--- config.mk ---
export PLATFORM = sky130hd
export DESIGN_NAME = line_code_converter
export DESIGN_NICKNAME = d
export VERILOG_FILES = /design/src/rtl/line_code_pkg.sv /design/src/rtl/line_code_lane.sv /design/src/rtl/line_code_converter.sv
export SDC_FILE = /design/constraint.sdc
export NUM_CORES = 1
export LEC_CHECK = 0
export BUFFER_PORTS_ARGS = -buffer_cell sky130_fd_sc_hd__buf_2
export CORE_MARGIN = 1
export CORE_UTILIZATION = 58
export CTS_CLUSTER_DIAMETER = 100
export DETAILED_ROUTE_END_ITERATION = 10
export PLACE_DENSITY = 0.87
export RECOVER_POWER = 25
export SETUP_SLACK_MARGIN = 0.5
export SLEW_MARGIN = 0
export SYNTH_ARGS = -nofsm -noshare
export SYNTH_HDL_FRONTEND = slang
export SYNTH_SLANG_ARGS = --single-unit
--- constraint.sdc ---
create_clock -name clk -period 2.5 [get_ports clk]
set_input_delay 0.25 -clock clk [delete_from_list [all_inputs] [get_ports clk]]
set_output_delay 0.25 -clock clk [all_outputs]
set_load 0.02 [all_outputs]
--- src/rtl/line_code_pkg.sv ---
// Shared types and constants for the multi-lane line code converter.
package line_code_pkg;

  typedef enum logic [1:0] {
    PASS     = 2'd0,
    NRZI_ENC = 2'd1,
    NRZI_DEC = 2'd2,
    TWOS_NEG = 2'd3
  } conv_mode_t;

  // Idle line level for NRZI encode/decode state.
  localparam logic LVL_RESET = 1'b1;

endpackage

--- src/rtl/line_code_lane.sv ---
// One lane: NRZI level, NRZI previous bit, two's-complement seen_one flag,
// and the registered output bit. The parity accumulator exists only when
// LCC_PARITY_EN is defined.
module line_code_lane
  import line_code_pkg::*;
(
  input  logic       clk,
  input  logic       rst_n,
  input  logic       in_valid,
  input  logic       word_start,
  input  logic       sof_load,
  input  conv_mode_t mode_eff,
  input  logic       x,
`ifdef LCC_PARITY_EN
  input  logic       word_end,
  output logic       parity,
`endif
  output logic       z
);

  logic lvl_q, lvl_d;
  logic prev_q, prev_d;
  logic seen_q, seen_d;
  logic z_q, z_d;

  logic eff_lvl, eff_prev, eff_seen;
  logic conv_bit;

`ifdef LCC_PARITY_EN
  logic acc_q, acc_d;
  logic par_q, par_d;
  logic eff_acc;
`endif

  // Conversion of the current bit; word-start clearing and sof reload
  // apply before the bit is converted, so the first bit sees fresh state.
  always_comb begin
    eff_lvl  = sof_load   ? LVL_RESET : lvl_q;
    eff_prev = sof_load   ? LVL_RESET : prev_q;
    eff_seen = word_start ? 1'b0      : seen_q;

    lvl_d    = lvl_q;
    prev_d   = prev_q;
    seen_d   = seen_q;
    z_d      = z_q;
    conv_bit = x;

    if (in_valid) begin
      lvl_d  = eff_lvl;
      prev_d = eff_prev;
      seen_d = eff_seen;
      unique case (mode_eff)
        PASS: conv_bit = x;
        NRZI_ENC: begin
          conv_bit = x ? eff_lvl : ~eff_lvl;
          lvl_d    = conv_bit;
        end
        NRZI_DEC: begin
          conv_bit = (x == eff_prev);
          prev_d   = x;
        end
        TWOS_NEG: begin
          conv_bit = eff_seen ? ~x : x;
          seen_d   = eff_seen | x;
        end
        default: conv_bit = x;
      endcase
      z_d = conv_bit;
    end
  end

  // Lane state and output bit registers.
  always_ff @(posedge clk or negedge rst_n) begin
    if (!rst_n) begin
      lvl_q  <= LVL_RESET;
      prev_q <= LVL_RESET;
      seen_q <= 1'b0;
      z_q    <= 1'b1;
    end else begin
      lvl_q  <= lvl_d;
      prev_q <= prev_d;
      seen_q <= seen_d;
      z_q    <= z_d;
    end
  end

  assign z = z_q;

`ifdef LCC_PARITY_EN
  // Running XOR of emitted bits; published on the last bit of the word.
  always_comb begin
    eff_acc = word_start ? 1'b0 : acc_q;
    acc_d   = acc_q;
    par_d   = par_q;
    if (in_valid) begin
      acc_d = eff_acc ^ conv_bit;
      if (word_end) par_d = acc_d;
    end
  end

  // Parity accumulator and published parity registers.
  always_ff @(posedge clk or negedge rst_n) begin
    if (!rst_n) begin
      acc_q <= 1'b0;
      par_q <= 1'b0;
    end else begin
      acc_q <= acc_d;
      par_q <= par_d;
    end
  end

  assign parity = par_q;
`endif

endmodule

--- src/rtl/line_code_converter.sv ---
// Multi-lane serial line code converter (PASS / NRZI encode / NRZI decode /
// serial two's-complement negation), mode latched at each word start.
// Optional feature macro: LCC_PARITY_EN adds a per-lane parity output.
module line_code_converter
  import line_code_pkg::*;
#(
  parameter int CH     = 4,
  parameter int WORD_W = 8
) (
  input  logic          clk,
  input  logic          rst_n,
  input  logic [1:0]    mode,
  input  logic          in_valid,
  input  logic          sof,
  input  logic [CH-1:0] x,
  output logic          out_valid,
  output logic [CH-1:0] z,
  output logic          word_done,
  output logic          busy
`ifdef LCC_PARITY_EN
  ,
  output logic [CH-1:0] parity
`endif
);

  localparam int CNT_W = (WORD_W > 2) ? $clog2(WORD_W) : 1;
  localparam logic [CNT_W-1:0] CNT_LAST = CNT_W'(WORD_W - 1);

  logic [CNT_W-1:0] cnt_q, cnt_d;
  conv_mode_t       mode_q, mode_d;
  logic             out_valid_q, out_valid_d;
  logic             word_done_q, word_done_d;

  logic       word_start;
  logic       sof_load;
  conv_mode_t mode_eff;

  // Word framing: word start, effective mode and next counter value.
  // A sof always restarts, so the bit it carries is bit 0 of a new word.
  always_comb begin
    word_start  = in_valid & ((cnt_q == '0) | sof);
    sof_load    = in_valid & sof;
    mode_eff    = word_start ? conv_mode_t'(mode) : mode_q;
    mode_d      = mode_eff;
    word_done_d = in_valid & (cnt_q == CNT_LAST) & ~sof;
    out_valid_d = in_valid;
    cnt_d       = cnt_q;
    if (in_valid) begin
      if (sof)                    cnt_d = CNT_W'(1);
      else if (cnt_q == CNT_LAST) cnt_d = '0;
      else                        cnt_d = cnt_q + CNT_W'(1);
    end
  end

  // Counter, latched mode and output qualifier registers.
  always_ff @(posedge clk or negedge rst_n) begin
    if (!rst_n) begin
      cnt_q       <= '0;
      mode_q      <= PASS;
      out_valid_q <= 1'b0;
      word_done_q <= 1'b0;
    end else begin
      cnt_q       <= cnt_d;
      mode_q      <= mode_d;
      out_valid_q <= out_valid_d;
      word_done_q <= word_done_d;
    end
  end

  assign out_valid = out_valid_q;
  assign word_done = word_done_q;
  assign busy      = (cnt_q != '0);

  for (genvar i = 0; i < CH; i++) begin : g_lane
    line_code_lane u_lane (
      .clk        (clk),
      .rst_n      (rst_n),
      .in_valid   (in_valid),
      .word_start (word_start),
      .sof_load   (sof_load),
      .mode_eff   (mode_eff),
      .x          (x[i]),
`ifdef LCC_PARITY_EN
      .word_end   (word_done_d),
      .parity     (parity[i]),
`endif
      .z          (z[i])
    );
  end

endmodule

== Yosys cells after proc, flatten, opt, wreduce, memory -nomap -nowiden ==
Index checks and enable logic that the tools add are counted.

* Input port bits: 10
* Bits in registers: 23
* Output and inout port bits: 7
* Logic and storage cells: 89

* Bitwise gates (word level): 18
* Muxes and demuxes: 39
* Reductions and logical operators: 3
* $add $sub $neg: 1
* Equality and inequality tests: 8

{| class="wikitable"
|+ Operators with widths
! operator !! count
|-
| two-way mux 1 bit || 32
|-
| case mux 1 bit (4 select lines) || 4
|-
| NOT 1 bit || 9
|-
| two-way mux 3 bit || 2
|-
| OR 1 bit || 5
|-
| bitwise AND 1 bit || 4
|-
| equality test 1 bit || 4
|-
| equality test 2 bit (second input constant) || 2
|-
| adder 3 x 1 -> 3 bit (second input constant) || 1
|-
| equality test 3 bit (second input constant) || 1
|-
| zero test 3 bit || 1
|-
| nonzero test 3 bit || 1
|-
| equality test 2 x 1 -> 1 bit (second input constant) || 1
|-
| zero test 2 bit || 1
|-
| two-way mux 2 bit || 1
|}

== Logic depth before layout (Yosys ltp) ==
Gate-level depths: netlist (run 1).

* Word-level depth: 6
* Gate-level depth with buffers: 10
* Mapped depth without buffers: 9

== By module ==
A second synthesis (run 1) with hierarchy kept.

* Cells, all modules: 165
* Area total of the unflattened synthesis: 1,503.9 µm²

{| class="wikitable"
|+ Modules (own cells, without submodules)
! module !! seq. area each (µm²) !! area each (µm²) !! cells an instance !! times used
|-
| line_code_lane || 103.8 || 295.3 || 34 || 4
|-
| line_code_converter || 175.2 || 322.8 || 29 || 1
|}

== Worst setup path before layout (run 1) ==
Ideal clock, no wire load.

* Kind: register to register
* From: register cnt_q[0]
* To: register g_lane[1].u_lane.z_q
* Cell stages (with the launch flop): 10
* Buffers on the path: 1
* Library setup time: 0.082 ns
* Path slack: 0.563 ns
* Arrival time: 1.855 ns
* Data required time: 2.418 ns
* Clock period less this slack: 1.937 ns
* Cells stage by stage: dfrtp_1 inv_1 ha_1 nor2b_4 inv_4 a31oi_4 and2_4 buf_12 mux2_4 a211o_1

* Longest elaborated chain between the ends: 6
* Elaborated cells on any way between the ends: 11
* Those cells by class: eq/ne: 3; mux: 4; bitwise: 2; reduce/logical: 2

{| class="wikitable"
|+ Ends and longest elaborated chain
! element !! line !! source
|-
| from (decl) || line_code_converter.sv:29 || <nowiki>logic [CNT_W-1:0] cnt_q, cnt_d;</nowiki>
|-
| from (signal assigned) || line_code_converter.sv:63 || <nowiki>cnt_q <= cnt_d;</nowiki>
|-
| zero test 3 bit * || line_code_converter.sv:41 || <nowiki>word_start = in_valid & ((cnt_q == '0) | sof);</nowiki>
|-
| OR 1 bit * || line_code_converter.sv:41 ||
|-
| bitwise AND 1 bit * || line_code_converter.sv:41 ||
|-
| two-way mux 2 bit or two-way mux 1 bit (tied branches) || line_code_converter.sv:43, line_code_lane.sv:40 ||
|-
| equality test 2 bit, or another cell as far along || line_code_lane.sv:52 || <nowiki>unique case (mode_eff)</nowiki>
|-
| case mux 1 bit (4 select lines) * || line_code_lane.sv:52 ||
|-
| to (signal assigned) || line_code_lane.sv:83 || <nowiki>z_q <= z_d;</nowiki>
|-
| to (decl) || line_code_lane.sv:24 || <nowiki>logic z_q, z_d;</nowiki>
|}

Mark *: on every way between the ends. The rest lies on a longest branch, timed or not.
A chain may end at the register's enable or synchronous reset.

== Final worst setup path (run 1) ==
* From: register cnt_q[0]
* To: register g_lane[1].u_lane.seen_q

* Longest elaborated chain between the ends: 6
* Elaborated cells on any way between the ends: 8
* Those cells by class: eq/ne: 1; mux: 3; bitwise: 3; reduce/logical: 1

{| class="wikitable"
|+ Ends and longest elaborated chain
! element !! line !! source
|-
| zero test 3 bit || line_code_converter.sv:41 ||
|-
| OR 1 bit || line_code_converter.sv:41 ||
|-
| bitwise AND 1 bit || line_code_converter.sv:41 ||
|-
| two-way mux 2 bit || line_code_converter.sv:43 || <nowiki>mode_eff = word_start ? conv_mode_t'(mode) : mode_q;</nowiki>
|-
| net g_lane[0].u_lane.mode_eff[1] || line_code_lane.sv:12 || <nowiki>input conv_mode_t mode_eff,</nowiki>
|-
| equality test 2 bit || line_code_lane.sv:52 ||
|-
| two-way mux 1 bit || line_code_lane.sv:52 ||
|-
| to (signal assigned) || line_code_lane.sv:82 || <nowiki>seen_q <= seen_d;</nowiki>
|-
| to (decl) || line_code_lane.sv:23 || <nowiki>logic seen_q, seen_d;</nowiki>
|}

The timed path passes the listed nets, and every way through them passes these cells.

==> key figures, run 1 <==
Status
  • Outcome: finished clean

Yosys
  • Asr flop ratio synth: 100%
  • Syn nets: about 180
  • Post-Synthesis Cell Area: about 0.0015 mm2
  • Post-synth top area share: between 20% and 30%
  • Synth Warn #: 0
  • EDFF count, synth: 0
  • Synth Flop Type: dfstp_2
  • Sequential share of the synthesized area: just under 40%
  • Synth Register Bits: 23
  • Ranking of synthesized cells by area: dfstp_2 21%, dfrtp_1 18%, ha_1 5.7%, xnor2_1 4.6%, nand2_1 4.4%
  • Netlist cell types: 42
  • Syn Area/Cell: between 9 and 10 um2
  • Post-Synthesis Cells: approximately 160
  • Synth area leader: dfstp_2

STA
  • Fin crit period: ~2.0 ns
  • Headroom to the max-slew limit: roughly 16%
  • Final Setup Violations: 0
  • Final worst path period share: 79.7%
  • Worst-margin pin slew: 1.25 ns
  • Final Hold Viols: 0
  • Fin Hold WS: approximately 0.18 ns
  • Final slew viol count: 0
  • RSZ-0062 raised after global routing: true
  • FMAX: around 500 MHz
  • Clk_skew: between 0.009 and 0.01 ns
  • Aggregate negative setup slack: 0 ns

Drt
  • Initial DRC count: 53
  • DR WL met2: 1.87 mm
  • Wire length on met1: 1.53 mm
  • DR DRC count: 0
  • DR top layer: met4
  • DR vias/cell: roughly 6.3
  • Post-DRT Antenna Nets: 0
  • Wire per inst: about 18 um
  • Vias: approximately 1.3k
  • DR pass1 iterations: 6
  • Drt total wl: around 3.7 mm
  • Met3 routed WL: roughly 200 um

Placed design
  • Placed cell area: 0.00158 mm2
  • RD Place Congestion: roughly 0.97
  • PortBufs: 16
  • Cell Count Post-Placement: 198
  • Final HPWL DP: 2.40 mm

Critical path
  • Crit path largest cell delay: approximately 0.42 ns
  • Slowest-stage cell, CP: dfrtp_1
  • Slack of the worst reg-to-reg path: just over 0.5 ns
  • CP Buf/Inv Count: 4
  • Crit path launch: cnt_q[0]$_DFFE_PN0P_
  • Crit start category: register
  • CP Max Fanout: 7
  • Worst r2r src: cnt_q[0]$_DFFE_PN0P_
  • Critical path arrival: roughly 2.2 ns
  • CP Data Required Time: around 2.7 ns
  • Crit end category: register
  • Critical Path Most Common Cell: inv_4
  • Critical path, cell by cell: inv_2 > ha_4 > nor2b_4 > inv_4 > a31oi_4 > and2_4 > buf_6 > inv_4 > and3_4 > a22o_1
  • Kind of critical path: reg -> reg
  • CP top delay family: simple AND/OR/NAND/NOR gates

Floorplan
  • Num ports: 17
  • Core Region: 0.00248 mm2
  • Die width: 53.3 um
  • Initial Util: approximately three fifths
  • DIE HEIGHT: roughly 53 um
  • Area of the die: ~0.0028 mm2
  • Row Count: 18

Cells and area
  • Design area: 0.00176 mm2
  • Synthesis-to-finish area growth: 15.4%
  • Layout cells sized above 1: between 30% and 40%
  • Final Net Count: about 200
  • # diodes: 0
  • Final Non-Filler Cells: around 210

GRT
  • Number of global-route vias before repair: roughly 1.1k
  • Global-route wire length before repair: approximately 5.1 mm
  • Largest net degree at the start of global routing: 24
  • Grt ovf: 0
  • Initial antenna violation count: 0
  • GRT Util Overall: roughly 25%

Power
  • VDD IR max: 0.450 mV
  • Leakage: 0.840 nW
  • Pwr Density: roughly 760 mW/mm2

Clocking
  • CTS tree: yes
  • CTS Buf Count: 3
  • Worst skew pair latency: ~0.32 ns
  • Clk sinks: 23
  • Worst-path clk slew: 0.14 ns
  • Clk buf depth: 2
  • Root buffer cell: clkbuf_4
  • H-tree levels: 1

Min path
  • Min-Delay Startpoint: x[2]
  • HP Class: in -> reg

Flow run
  • Max_cap viols: 0
[sequential cells by signal, summed over array words and instances (netlist names)]
register and cells:
out_valid 1, word_done 1, mode_q 2, g_lane.u_lane.lvl_q 4
cnt_q 3, g_lane.u_lane.seen_q 4, g_lane.u_lane.prev_q 4, g_lane.u_lane.z 4
[placed cells by master (no fill, tap or decap), types with 2 or more instances in the layout]
| master | synthesis | routed |
|---|---|---|
| nand2_1 | 18 | 17 |
| inv_1 | 16 | 14 |
| buf_2 | 4 | 14 |
| dfstp_2 | 12 | 12 |
| dfrtp_1 | 11 | 11 |
| nor2_1 | 10 | 10 |
| buf_4 | 4 | 10 |
| xnor2_1 | 8 | 8 |
| nor2b_1 | 6 | 6 |
| ha_1 | 7 | 6 |
| a21oi_1 | 5 | 5 |
| nand3_1 | 4 | 4 |
| mux2_4 | 1 | 4 |
| a211o_1 | 4 | 4 |
| a22o_1 | 4 | 4 |
| o21ai_0 | 4 | 4 |
| o22ai_1 | 4 | 3 |
| a2bb2oi_1 | 4 | 3 |
| clkbuf_4 | 0 | 3 |
| inv_4 | 2 | 2 |
| a31oi_4 | 1 | 2 |
| and2_4 | 2 | 2 |
| inv_2 | 0 | 2 |
| and2_1 | 2 | 2 |
| nand4_1 | 2 | 2 |
| a41oi_1 | 2 | 2 |
| a21boi_1 | 2 | 2 |
| a31o_2 | 2 | 2 |
| nand2b_1 | 2 | 2 |
| clkbuf_1 | 2 | 2 |
[what timing repair did]
| action | CTS | global route |
|---|---|---|
| pin swaps | 2 | 8 |
| hold buffers | 1 | 0 |
| endpoints found under the setup margin | 8 | 15 |
| buffers inserted | 3 | 7 |
| hold endpoints to repair | 11 | 0 |
| gates resized for setup | 2 | 14 |
[stage by stage]
step	util (%)	power [mW]	worst slack, ns
final	71.2	1.34	0.507
after floorplan	-	0.974	0.563
after global placement	63.6	1.02	0.516
after CTS	66.4	1.24	0.511
after global routing	71.2	1.41	0.431
after detailed placement	63.6	1.05	0.436
[worst paths after layout]
path                                                            end  depth (start not counted)
worst max-delay path            g_lane[1].u_lane.seen_q$_DFFE_PN0P_                         10
worst min-delay path            g_lane[2].u_lane.prev_q$_DFFE_PN1P_                          2
worst max register to register  g_lane[1].u_lane.seen_q$_DFFE_PN0P_                         10
worst min register to register  g_lane[2].u_lane.prev_q$_DFFE_PN1P_                          2
max in group asynchronous                       mode_q[1]$_DFF_PN0_                          2
min in group asynchronous       g_lane[1].u_lane.seen_q$_DFFE_PN0P_                          2
[cell type report]
type                    instances  area [um2]
inverters                      18        72.6
multi-input cells             110         861
clock buffers                   3        22.5
repair buffers                 28         174
well taps                      30        37.5
fillers                       160         714
clock inverters                 1        5.00
flip-flops and latches         23         591
[kinds of logic (layout without fill, tap and decap cells)]
| logic type | Yosys count | count (layout) | synth area share (%) |
|---|---|---|---|
| buffers and inverters | 29 | 50 | 9.83 |
| xor gates and xnor gates | 8 | 8 | 4.59 |
| AOI/OAI and AO/OA | 41 | 41 | 21.2 |
| DFF | 23 | 23 | 38.7 |
| adders and majority gates | 7 | 7 | 5.73 |
| and+or+nand+nor | 50 | 50 | 16.8 |
| muxes | 4 | 4 | 3.19 |
[Yosys cell counts (2+ instances only)]
cell,instances
a211o_1,4
a21boi_1,2
a21oi_1,5
a22o_1,4
a2bb2oi_1,4
a31o_2,2
a41oi_1,2
and2_1,2
and2_4,2
buf_2,4
buf_4,4
clkbuf_1,2
dfrtp_1,11
dfstp_2,12
ha_1,7
inv_1,16
inv_4,2
mux2_2,3
nand2_1,18
nand2b_1,2
nand3_1,4
nand4_1,2
nor2_1,10
nor2b_1,6
o21ai_0,4
o22ai_1,4
o311ai_1,2
xnor2_1,8
[where the power goes]
| part | leakage (nW) | switching [mW] | internal [mW] |
|---|---|---|---|
| Combinational | 0.556 | 0.312 | 0.284 |
| Sequential | 0.266 | 0.0639 | 0.501 |
| Clock | 0.0177 | 0.118 | 0.0598 |
[per-layer routing]
layer  track usage, %  vias up
li1                 -      604
met1             30.6      645
met2             43.5       63
met3             2.87       20
met4             10.1        0
met5                0        -
No activity file was read; power rests on OpenSTA's default activity.
==> run 2, diff against run 1 <==
==> constraint.sdc (replaced) <==
create_clock -name clk -period 2 [get_ports clk]
set_input_delay 0.2 -clock clk [delete_from_list [all_inputs] [get_ports clk]]
set_output_delay 0.2 -clock clk [all_outputs]
set_load 0.02 [all_outputs]
==> run 2 against run 1 <==
  * Routed wire length increased by 6.3%
  * Highest routed layer unchanged
  * Utilization grew 4.4 points
  * The run now ends with setup timing left
  * Largest cell class unchanged
  * Critical path depth is 1 lower
  * Clock-buffer cell count rose by 1
  * Combinational power up 37%
  * Clock skew fell by 0.0062 ns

——

TASK REQUIREMENTS ->
From the records above, transcribe without alteration every line from the one with "Clk sinks: 23" to the one with "worst min-delay path", inclusive.

RESULT ->
  • Clk sinks: 23
  • Worst-path clk slew: 0.14 ns
  • Clk buf depth: 2
  • Root buffer cell: clkbuf_4
  • H-tree levels: 1

Min path
  • Min-Delay Startpoint: x[2]
  • HP Class: in -> reg

Flow run
  • Max_cap viols: 0
[sequential cells by signal, summed over array words and instances (netlist names)]
register and cells:
out_valid 1, word_done 1, mode_q 2, g_lane.u_lane.lvl_q 4
cnt_q 3, g_lane.u_lane.seen_q 4, g_lane.u_lane.prev_q 4, g_lane.u_lane.z 4
[placed cells by master (no fill, tap or decap), types with 2 or more instances in the layout]
| master | synthesis | routed |
|---|---|---|
| nand2_1 | 18 | 17 |
| inv_1 | 16 | 14 |
| buf_2 | 4 | 14 |
| dfstp_2 | 12 | 12 |
| dfrtp_1 | 11 | 11 |
| nor2_1 | 10 | 10 |
| buf_4 | 4 | 10 |
| xnor2_1 | 8 | 8 |
| nor2b_1 | 6 | 6 |
| ha_1 | 7 | 6 |
| a21oi_1 | 5 | 5 |
| nand3_1 | 4 | 4 |
| mux2_4 | 1 | 4 |
| a211o_1 | 4 | 4 |
| a22o_1 | 4 | 4 |
| o21ai_0 | 4 | 4 |
| o22ai_1 | 4 | 3 |
| a2bb2oi_1 | 4 | 3 |
| clkbuf_4 | 0 | 3 |
| inv_4 | 2 | 2 |
| a31oi_4 | 1 | 2 |
| and2_4 | 2 | 2 |
| inv_2 | 0 | 2 |
| and2_1 | 2 | 2 |
| nand4_1 | 2 | 2 |
| a41oi_1 | 2 | 2 |
| a21boi_1 | 2 | 2 |
| a31o_2 | 2 | 2 |
| nand2b_1 | 2 | 2 |
| clkbuf_1 | 2 | 2 |
[what timing repair did]
| action | CTS | global route |
|---|---|---|
| pin swaps | 2 | 8 |
| hold buffers | 1 | 0 |
| endpoints found under the setup margin | 8 | 15 |
| buffers inserted | 3 | 7 |
| hold endpoints to repair | 11 | 0 |
| gates resized for setup | 2 | 14 |
[stage by stage]
step	util (%)	power [mW]	worst slack, ns
final	71.2	1.34	0.507
after floorplan	-	0.974	0.563
after global placement	63.6	1.02	0.516
after CTS	66.4	1.24	0.511
after global routing	71.2	1.41	0.431
after detailed placement	63.6	1.05	0.436
[worst paths after layout]
path                                                            end  depth (start not counted)
worst max-delay path            g_lane[1].u_lane.seen_q$_DFFE_PN0P_                         10
worst min-delay path            g_lane[2].u_lane.prev_q$_DFFE_PN1P_                          2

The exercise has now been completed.